My highlight is this: we expect changes in many aspects of our life.  However, this Covid-19 is something different in terms of changing how people can mingle with each other.  We might see that handshaking will not be common anymore, let alone cheek-kissing and hugging.  Greeting someone with “Namaste” style gesture might be more visible in the future.  We might also find keeping reasonable physical distance during talks or meetings makes us feel safer, even with someone we know in day-to-day basis.

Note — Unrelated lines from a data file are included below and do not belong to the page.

--- src/rtl/core/boxcar_snr_threshold_detector_unit_assert.svh ---
// Assertion macros for the boxcar S/N threshold detector.
// Included by the top level; depends on nothing else.
`ifndef BOXCAR_SNR_THRESHOLD_DETECTOR_UNIT_ASSERT_SVH
`define BOXCAR_SNR_THRESHOLD_DETECTOR_UNIT_ASSERT_SVH

// Same-cycle implication, checked outside reset.
`define BSD_ASSERT_NOW(lbl, clk, rst_n, ante, cons, msg) \
    lbl: assert property (@(posedge clk) disable iff (!(rst_n)) (ante) |-> (cons)) \
        else $error(msg);

// Next-cycle implication, checked outside reset.
`define BSD_ASSERT_NEXT(lbl, clk, rst_n, ante, cons, msg) \
    lbl: assert property (@(posedge clk) disable iff (!(rst_n)) (ante) |=> (cons)) \
        else $error(msg);

`endif

--- src/rtl/core/bsd_pkg.sv ---
// Shared constants, types and the coefficient table of the boxcar detector.
// Used by the search unit and the top level; depends on nothing.
package bsd_pkg;

    localparam int PIXELS      = 4096;
    localparam int WINDOWS     = 16;
    localparam int SAMPLE_BITS = 16;

    localparam int PIX_BITS   = 12;
    localparam int DM_BITS    = 8;
    localparam int TIME_BITS  = 16;
    localparam int SN_BITS    = 33;
    localparam int WIDTH_BITS = 5;

    localparam int ROW_BITS  = $clog2(PIXELS);
    localparam int IDX_BITS  = (WINDOWS > 1) ? $clog2(WINDOWS) : 1;
    localparam int SUM_BITS  = SAMPLE_BITS + IDX_BITS + 1;
    localparam int COEF_BITS = 17;
    localparam int PROD_BITS = SUM_BITS + COEF_BITS + 1;
    localparam int ROW_WIDTH = WINDOWS * SAMPLE_BITS;

    localparam logic [SN_BITS-1:0] SN_MAX       = {SN_BITS{1'b1}};
    localparam logic [SN_BITS-1:0] THRESH_RESET = SN_BITS'(393216);

    typedef logic [WINDOWS-1:0][SAMPLE_BITS-1:0] t_row;
    typedef logic [WINDOWS-1:0][COEF_BITS-1:0]   t_coef_vec;

    typedef struct packed {
        logic                   done;
        logic [PROD_BITS-2:0]   sn;
        logic [WIDTH_BITS-1:0]  width;
    } t_srch_res;

    // Entry k-1 is round(65536/sqrt(k)): the largest n with k*(2n-1)^2 <= 2^34.
    function automatic t_coef_vec coef_table();
        t_coef_vec       tab;
        longint unsigned lo;
        longint unsigned hi;
        longint unsigned mid;
        longint unsigned odd;
        longint unsigned lim;
        lim = 64'd1 << 34;
        for (int k = 1; k <= WINDOWS; k++) begin
            lo = 64'd1;
            hi = 64'd65536;
            for (int i = 0; i < 20; i++) begin
                if (lo < hi) begin
                    mid = (lo + hi + 64'd1) >> 1;
                    odd = 64'd2 * mid - 64'd1;
                    if (longint'(k) * odd * odd <= lim) begin
                        lo = mid;
                    end else begin
                        hi = mid - 64'd1;
                    end
                end
            end
            tab[k-1] = COEF_BITS'(lo);
        end
        return tab;
    endfunction

    localparam t_coef_vec COEF = coef_table();

endpackage

--- src/rtl/core/bsd_search.sv ---
// Serial boxcar search: one window element per cycle through one multiplier.
// Depends on bsd_pkg for widths, the row type and the coefficient table.
module bsd_search (
    input  logic               i_clk,
    input  logic               i_rst_n,
    input  logic               i_start,
    input  bsd_pkg::t_row      i_row,
    output bsd_pkg::t_srch_res o_res
);

    logic                                 r_issue;
    logic                                 r_s1_vld;
    logic                                 r_s2_vld;
    logic                                 r_done;
    logic [bsd_pkg::IDX_BITS-1:0]         r_cnt;
    bsd_pkg::t_row                        r_shift;
    bsd_pkg::t_row                        n_shift;
    logic signed [bsd_pkg::SUM_BITS-1:0]  r_sum;
    logic signed [bsd_pkg::SUM_BITS-1:0]  w_elem;
    logic [bsd_pkg::IDX_BITS-1:0]         r_s1_w;
    logic                                 r_s1_last;
    logic signed [bsd_pkg::PROD_BITS-1:0] r_prod;
    logic signed [bsd_pkg::PROD_BITS-1:0] w_prod;
    logic [bsd_pkg::IDX_BITS-1:0]         r_s2_w;
    logic                                 r_s2_last;
    logic [bsd_pkg::PROD_BITS-2:0]        r_best_sn;
    logic [bsd_pkg::WIDTH_BITS-1:0]       r_best_w;
    logic                                 w_better;
    logic                                 w_last;

    assign w_elem = {{(bsd_pkg::SUM_BITS - bsd_pkg::SAMPLE_BITS){r_shift[0][bsd_pkg::SAMPLE_BITS-1]}},
                     r_shift[0]};
    assign w_last = (r_cnt == bsd_pkg::IDX_BITS'(bsd_pkg::WINDOWS - 1));
    assign w_prod = bsd_pkg::PROD_BITS'(r_sum * $signed({1'b0, bsd_pkg::COEF[r_s1_w]}));
    assign w_better = !r_prod[bsd_pkg::PROD_BITS-1] &&
                      (r_prod[bsd_pkg::PROD_BITS-2:0] > r_best_sn);

    always_comb begin
        for (int i = 0; i < bsd_pkg::WINDOWS - 1; i++) begin
            n_shift[i] = r_shift[i+1];
        end
        n_shift[bsd_pkg::WINDOWS-1] = '0;
    end

    always_ff @(posedge i_clk) begin
        if (!i_rst_n) begin
            r_issue  <= 1'b0;
            r_s1_vld <= 1'b0;
            r_s2_vld <= 1'b0;
            r_done   <= 1'b0;
        end else begin
            if (i_start) begin
                r_issue <= 1'b1;
                r_done  <= 1'b0;
            end else if (r_issue && w_last) begin
                r_issue <= 1'b0;
            end
            r_s1_vld <= r_issue && !i_start;
            r_s2_vld <= r_s1_vld && !i_start;
            if (r_s2_vld && r_s2_last && !i_start) begin
                r_done <= 1'b1;
            end
        end
    end

    always_ff @(posedge i_clk) begin
        if (i_start) begin
            r_cnt     <= '0;
            r_sum     <= '0;
            r_shift   <= i_row;
            r_best_sn <= '0;
            r_best_w  <= '0;
        end else begin
            if (r_issue) begin
                r_sum     <= r_sum + w_elem;
                r_shift   <= n_shift;
                r_s1_w    <= r_cnt;
                r_s1_last <= w_last;
                r_cnt     <= bsd_pkg::IDX_BITS'(r_cnt + 1'b1);
            end
            if (r_s1_vld) begin
                r_prod    <= w_prod;
                r_s2_w    <= r_s1_w;
                r_s2_last <= r_s1_last;
            end
            if (r_s2_vld && w_better) begin
                r_best_sn <= r_prod[bsd_pkg::PROD_BITS-2:0];
                r_best_w  <= bsd_pkg::WIDTH_BITS'(r_s2_w) + bsd_pkg::WIDTH_BITS'(1);
            end
        end
    end

    assign o_res.done  = r_done;
    assign o_res.sn    = r_best_sn;
    assign o_res.width = r_best_w;

endmodule
--- config.mk ---
export PLATFORM = sky130hd
export DESIGN_NAME = bsd_search
export DESIGN_NICKNAME = d
export VERILOG_FILES = /design/src/rtl/core/boxcar_snr_threshold_detector_unit_assert.svh /design/src/rtl/core/bsd_pkg.sv /design/src/rtl/core/bsd_search.sv
export SDC_FILE = /design/constraint.sdc
export NUM_CORES = 1
export LEC_CHECK = 0
export ABC_AREA = 1
export BUFFER_PORTS_ARGS = -buffer_cell sky130_fd_sc_hd__buf_2
export CORE_ASPECT_RATIO = 1.75
export CORE_UTILIZATION = 50
export DETAILED_ROUTE_END_ITERATION = 12
export GPL_TIMING_DRIVEN = 0
export PLACE_DENSITY_LB_ADDON = 0.3
export REMOVE_ABC_BUFFERS = 1
export SETUP_SLACK_MARGIN = 0.5
export SLEW_MARGIN = 0
export SYNTH_ARGS = -nofsm -noshare
export SYNTH_HDL_FRONTEND = slang
export SYNTH_SLANG_ARGS = --single-unit
export TNS_END_PERCENT = 5
--- constraint.sdc ---
create_clock -name i_clk -period 8.7 [get_ports i_clk]
set_input_delay 0.435 -clock i_clk [delete_from_list [all_inputs] [get_ports i_clk]]
set_output_delay 0.435 -clock i_clk [all_outputs]
set_load 0.01 [all_outputs]
==> results of run 1 <==
[flip-flops by register name, summed over array words and instances (netlist names), 4 cells and up, named ones only]
register / flops
r_shift: 16
n_shift: 240
r_best_w: 5
r_s1_w: 4
r_s2_w: 4
r_prod: 39
r_cnt: 4
r_sum: 21
r_best_sn: 38
[per-layer routing]
metal | wire length (um) | vias up | global-route usage
met3 | 4511 | 244 | 0.05532
met4 | 3793 | 34 | 0.1186
li1 | - | 11990 | -
met2 | 41370 | 637 | 0.4699
met1 | 26700 | 11430 | 0.2371
met5 | 198 | - | 0
[area by class of cell]
cell class | instances | area, um2
flip-flops and latches | 394 | 10940
clock inverters | 19 | 200.2
fillers | 5873 | 27950
clock buffers | 51 | 1041
multi-input cells | 2505 | 17450
inverters | 807 | 3044
diodes | 3 | 7.507
repair buffers | 310 | 1707
well taps | 806 | 1008
[worst min-delay path: cells and delay by family]
kind | cells | cell delay, ns
AND/OR/NAND/NOR | 1 | 0.05
buffers and inverters | 1 | 0.10
AO/OA/AOI/OAI | 1 | 0.03
[cell families (layout without fill, tap and decap cells)]
group                    after synthesis  after routing
AND/OR/NAND/NOR                     1713           1713
AO/OA/AOI/OAI                        242            242
XOR/XNOR                              32             32
other                                  0              3
buffers and inverters                968           1187
adder cells (fa/ha/maj)              518            518
flip-flops                           394            394
[per-stage QoR]
stage | util | power (uW)
global placement | 0.5354 | 5034
finish | 0.5589 | 6718
global route | 0.5588 | 7236
CTS | 0.5587 | 6786
detailed placement | 0.5391 | 5066
floorplan | - | 4316
[cell usage in the layout, fill, tap and decap left out, types with 5 or more instances in the layout]
| cell | n |
|---|---|
| a21boi_0 | 5 |
| a21o_1 | 10 |
| a21oi_1 | 134 |
| buf_2 | 301 |
| clkbuf_1 | 10 |
| clkbuf_16 | 39 |
| clkinv_1 | 5 |
| clkinv_2 | 6 |
| dfxtp_1 | 89 |
| edfxtp_1 | 305 |
| fa_1 | 357 |
| ha_1 | 161 |
| inv_1 | 801 |
| nand2_1 | 1423 |
| nand3_1 | 92 |
| nand4_1 | 15 |
| nor2_1 | 150 |
| nor3_1 | 14 |
| o21ai_0 | 68 |
| o21bai_1 | 8 |
| or2_2 | 6 |
| xnor2_1 | 9 |
| xor2_1 | 23 |
[power by group through the flow]
stage	registers [uW]	clock network (uW)	logic (uW)
floorplan	2460	0	1860
global placement	2560	0	2470
detailed placement	2550	0	2520
CTS	2510	1750	2530
global route	2530	1800	2910
finish	2510	1700	2510
[worst min-delay path by stage]
stage                                       to  slack, ns  depth (start not counted)
after floorplan            r_s2_last$_DFFE_PP_       0.40                          0
after global placement     r_s2_last$_DFFE_PP_       0.40                          0
after detailed placement   r_s2_last$_DFFE_PP_       0.42                          0
after CTS                 r_issue$_SDFFE_PN0P_       0.04                          3
after global routing      r_issue$_SDFFE_PN0P_       0.07                          3
final                     r_issue$_SDFFE_PN0P_       0.07                          3
==> results.toml, run 1 <==
[sta]
rsz0062_at_grt = "false"
slew_headroom = 0.2413
finalHoldViolations = 0
max_freq_mhz = 145.4
worst_pin_slew_ns = 1.137
finalSetupTns_ns = 0
skew_ns = 0.03582
drv_slew = 0
setup_ws_ns = 1.823
period_needed_ns = 6.877
period_share = 0.7904
setup_violations = 0
whs_ns = 0.07387

[drt]
wl_mm = 76.57
routedWlPerCell_um = 15.64
vias_per_cell = 4.971
drc_errors = 8
ant_nets = 0
vias = 24330
first_pass_iters = 11
drt_iter0_markers = 1029

[cts]
cts_setup_buffers = 0
cts_buffers = 39
clk_pin_slew_ns = 0.07
cts_htree_levels = 2
tritoncts = "built"
cts_root_buffer = "clkbuf_16"
clock-sinks = 394
clk_latency_ns = 0.60
clockBufferDepth = 3
cts.repair.resized = 0
ctsHoldBuffers = 0

[synth]
synth_compound_area_frac = 0.04136
synth_edf_count = 305
netlist_instances = 3867
netlist-cell-type-count = 39
synth-adder-area-share = 0.2857
seq_area_frac_synth = 0.3412
synth_most_common_cell = "nand2_1"
synth.avg_cell_area_um2 = 8.292
synthDominantCellAreaShare = 0.2856
synth.largest_area_cell = "edfxtp_1"
synth_common_cells = "nand2_1, inv_1, fa_1"
netlist_top_cells_area = "edfxtp_1, fa_1, nand2_1, inv_1, ha_1"
synth-simple-area-share = 0.2078
synthMuxAreaShare = 0
ys_ff_latch = 394
synth_top_family_by_area = "adder cells"
yosysWarnings = 0
async_flop_share = 0
netlist_area_um2 = 32060
ys.flop_type = "edfxtp_1"
synthXorXnorAreaFrac = 0.008741

[floorplan]
io_pins = 303
core_area_um2 = 63350
core.rowCount = 122
start_util = 0.5061
dieWidth_um = 193.4
die_area_um2 = 65180
die_y_um = 337.0

[grt]
grtUsageTotal = 0.2412
grt-ovfl-total = 0
grt_pass1_wl_mm = 124.5
antenna_found_initial = 19
grt_max_degree = 147
grt_pass1_vias = 25250

[power]
p_clk_frac = 0.253
comb_power_share = 0.373
seq_power_share = 0.373
sw_frac_of_total = 0.3828
pwr_density_cell_nw_per_um2 = 189.8
p_leak_uw = 0.01912
ir_drop_mv = 0.2405
internal_power_uw = 4147
power_switching_uw = 2572

[setup_path]
critPathBufInv = 3
cp.required_ns = 9.06
worstSetupPathDepth = 18
rr_worst_depth = 18
rr_endpoint = "r_prod[38]$_DFFE_PP_"
cp_slowest_cell = "dfxtp_1"
cp-endpoint = "r_prod[38]$_DFFE_PP_"
path_max_fanout = 19
critical_path.top_delay_family = "adder cells"
cp-start-kind = "flop"
crit_start = "r_sum[20]$_SDFFE_PP0P_"
ff2ff_setup_slack_ns = 1.82
path_cells = "nand2_1 -> fa_1 -> fa_1 -> inv_1 -> fa_1 -> inv_1 -> fa_1 -> fa_1 -> inv_1 -> fa_1 -> ha_1 -> a21o_1 -> a31oi_1 -> o21ai_0 -> a21oi_1 -> nand3_1 -> nand2_1 -> nand2_1"
r2r-start = "r_sum[20]$_SDFFE_PP0P_"
cpPeakStageDelay_ns = 0.98
path_class = "flop to flop"
end_kind = "flop"
path_common_cell = "fa_1"
arrival_ns = 7.23

[worst_hold_path]
hp-start = "i_rst_n"
min_path_type = "primary input to flop"

[run_status]
violations = "DRC"
status = "finished, violations left"

[placement]
place_worst_setup_slack_ns = 1.829
io_buffers = 302
gp_congestion = 0.9403
hpwl_mm = 59.51
placed_area_um2 = 34150
placedCellCount = 4822

[layout]
drive_gt1_frac = 0.09496
final-instance-count-excl-fill = 4895
design_area_um2 = 35400
areaGrowthSynthToFinish_pct = 10.42
final_nets = 4834

[job]
maxCapViolCount = 0
No activity file was read; power rests on OpenSTA's default activity.
==> run 2, diff against run 1 <==
- clock period: 8.7 -> 5.6 ns (I/O delays scaled with it)
==> results.toml, run 2 (synthesis results as in run 1) <==
[layout]
most-common-layout-cells = "nand2_1, inv_1, fa_1, edfxtp_1, buf_2"
design_area_um2 = 39250
areaGrowthSynthToFinish_pct = 22.42
final_common_cell = "nand2_1"
drive_gt1_frac = 0.1422
final_nets = 5137
largest_reg_flops = 240

[sta]
worst_pin_slew_ns = 0.9094
setup_ws_ns = -0.03840
period_needed_ns = 5.638
drv_slew = 0
period_share = 1.007
rsz0062_at_grt = "true"
slew_headroom = 0.3937
finalSetupTns_ns = -0.05517
setup_violations = 3
max_freq_mhz = 177.4
skew_ns = 0.03739
finalHoldViolations = 0

[cts]
clockBufferDepth = 3
clock-sinks = 394
cts_htree_levels = 2
cts_root_buffer = "clkbuf_16"
tritoncts = "built"
clk_latency_ns = 0.60
cts_buffers = 39
clk_pin_slew_ns = 0.07

[drt]
wl_mm = 86.97
drt_iter0_markers = 1390
drc_errors = 4
ant_nets = 0
first_pass_iters = 11
routedWlPerCell_um = 16.74
vias_per_cell = 5.104
vias = 26530

[worst_hold_path]
min_path_type = "primary input to flop"

[run_status]
status = "finished, violations left"
violations = "DRC, setup timing"

[setup_path]
arrival_ns = 5.99
cp-start-kind = "flop"
cp.required_ns = 5.95
path_max_fanout = 6
end_kind = "flop"
path_class = "flop to flop"

[floorplan]
dieWidth_um = 193.4
core_area_um2 = 63350
start_util = 0.5061
io_pins = 303
die_area_um2 = 65180
die_y_um = 337.0
core.rowCount = 122

[power]
p_leak_uw = 0.02053
pwr_density_cell_nw_per_um2 = 294.2
ir_drop_mv = 0.3641

[placement]
io_buffers = 302
gp_congestion = 0.9403
placed_area_um2 = 34150
hpwl_mm = 59.51

[grt]
grt_pass1_vias = 27730
grt_max_degree = 147
antenna_found_initial = 5
grtUsageTotal = 0.2696
grt_pass1_wl_mm = 138.6
grt-ovfl-total = 0

[job]
maxCapViolCount = 0
-- run 2: cell count changes in the layout (fill, tap and decap cells not counted), moves of 22 or more --
cell           change
nand2_1           -22
dfxtp_4           +33
dlygate4sd3_1    +248
a21oi_2           +23
ha_1              -26
a21oi_1           -26
buf_4             +38
dfxtp_1           -38
-- run 2: layout make-up --
type | count | area, um2
repair buffers | 613 | 4706
fillers | 5181 | 24100
inverters | 807 | 3059
clock inverters | 19 | 200.2
well taps | 806 | 1008
clock buffers | 51 | 1041
multi-input cells | 2505 | 18160
diodes | 2 | 5.005
flip-flops and latches | 394 | 11070
-- run 2: where the power goes --
group / switching (uW) / total, uW / internal, uW
clock network: 1220 / 2650 / 1420
logic: 2980 / 5030 / 2050
registers: 300 / 3870 / 3570
total: 4500 / 11500 / 7040
-- run 2: what timing repair did --
item,in CTS,in global routing
setup endpoints to repair,30,27
buffers inserted,43,12
hold buffers,248,0
endpoints found under the hold margin,251,0
pin swaps,45,45
resized for setup,201,68
-- run 2: worst paths after layout --
path                            to  slack (ns)                    from  cells after the start
min reg2reg    r_s2_last$_DFFE_PP_        0.43     r_s1_last$_DFFE_PP_                      0
max reg2reg   r_prod[38]$_DFFE_PP_       -0.04  r_sum[20]$_SDFFE_PP0P_                     20
min          r_shift[14]$_DFFE_PP_        0.02               i_row[14]                      3
max           r_prod[38]$_DFFE_PP_       -0.04  r_sum[20]$_SDFFE_PP0P_                     20
-- run 2: critical path: stages, from the launching register on --
cell        delay, ns
dfxtp_4          0.43
buf_6            0.16
nand2_2          0.07
fa_1             0.52
fa_1             0.55
clkinvlp_4       0.23
buf_6            0.19
fa_1             0.52
fa_2             0.46
fa_1             0.49
inv_1            0.05
fa_1             0.47
inv_1            0.06
ha_4             0.29
nand2_1          0.08
nor2_2           0.12
nand2_2          0.12
nor3_4           0.25
nand3_2          0.12
nand4_1          0.13
nand2_1          0.09
-- run 2: through the flow --
| step | hold WS (ns) | cells | worst slack [ns] | util | total power, uW |
|---|---|---|---|---|---|
| CTS | 0.001040 | 5183 | -0.02973 | 0.6139 | 11310 |
| finish | 0.01597 | 5197 | -0.03840 | 0.6196 | 11550 |
| detailed placement | 0.4164 | 4822 | -1.271 | 0.5391 | 7870 |
| floorplan | 0.3491 | 3706 | -0.6701 | - | 6706 |
| global route | 0.02100 | 5197 | -0.1885 | 0.6196 | 12320 |
| global placement | 0.4027 | 4814 | -8.277 | 0.5354 | 7821 |
-- run 2: routing by layer --
layer	GRT usage	vias up	part of all wire
met2	0.5256	995	0.54
li1	-	12590	-
met4	0.1607	6	0.068
met1	0.2656	12610	0.33
met5	0	-	0.00037
met3	0.04381	328	0.058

Is it good?  It depends, I believe.  Moreover, the more substantial issue is not whether it is good.  The challenge for us is how to maintain good spirit in social relationship regardless how we should or would behave in physical terms.  Yes, the danger this outbreak can bring for us is negativity in seeing others.  When we see people sick for example, we might easily think “Be careful, he might be infected!”  Negativity is what we have to deal with—and overcome—when we live post this outbreak.

Well, we might have a stronger internet connection as we will work more from home than from office, or better water supplies, or better network-based methodologies in doing things, or many other things.  But when our thoughts are occupied with negativity, our core of civilization i.e. social cohesion will be in danger.  I have written before (in Bahasa Indonesia) that when we are mistaken in dealing with this issue, it is not simply human fatalities that we have to face, but more importantly, the death of civilization.

Humans are created social beings.  That’s what makes communities, societies, and nations.  That’s what makes the world we are living in.  That’s what makes us today.  Cohesion among individuals is what forms the way we live, the way we behave, the way we treat ourselves and others.  That’s what this outbreak will hit and defeat, if we welcome negativity to our minds.

Now, it’s time to learn to appreciate life, and what it has given to us.  Time to learn to support and care of each other, or to do so more than before.  Indeed, everything will not be the same again, but let’s stay positive.  That’s what makes us still human beings.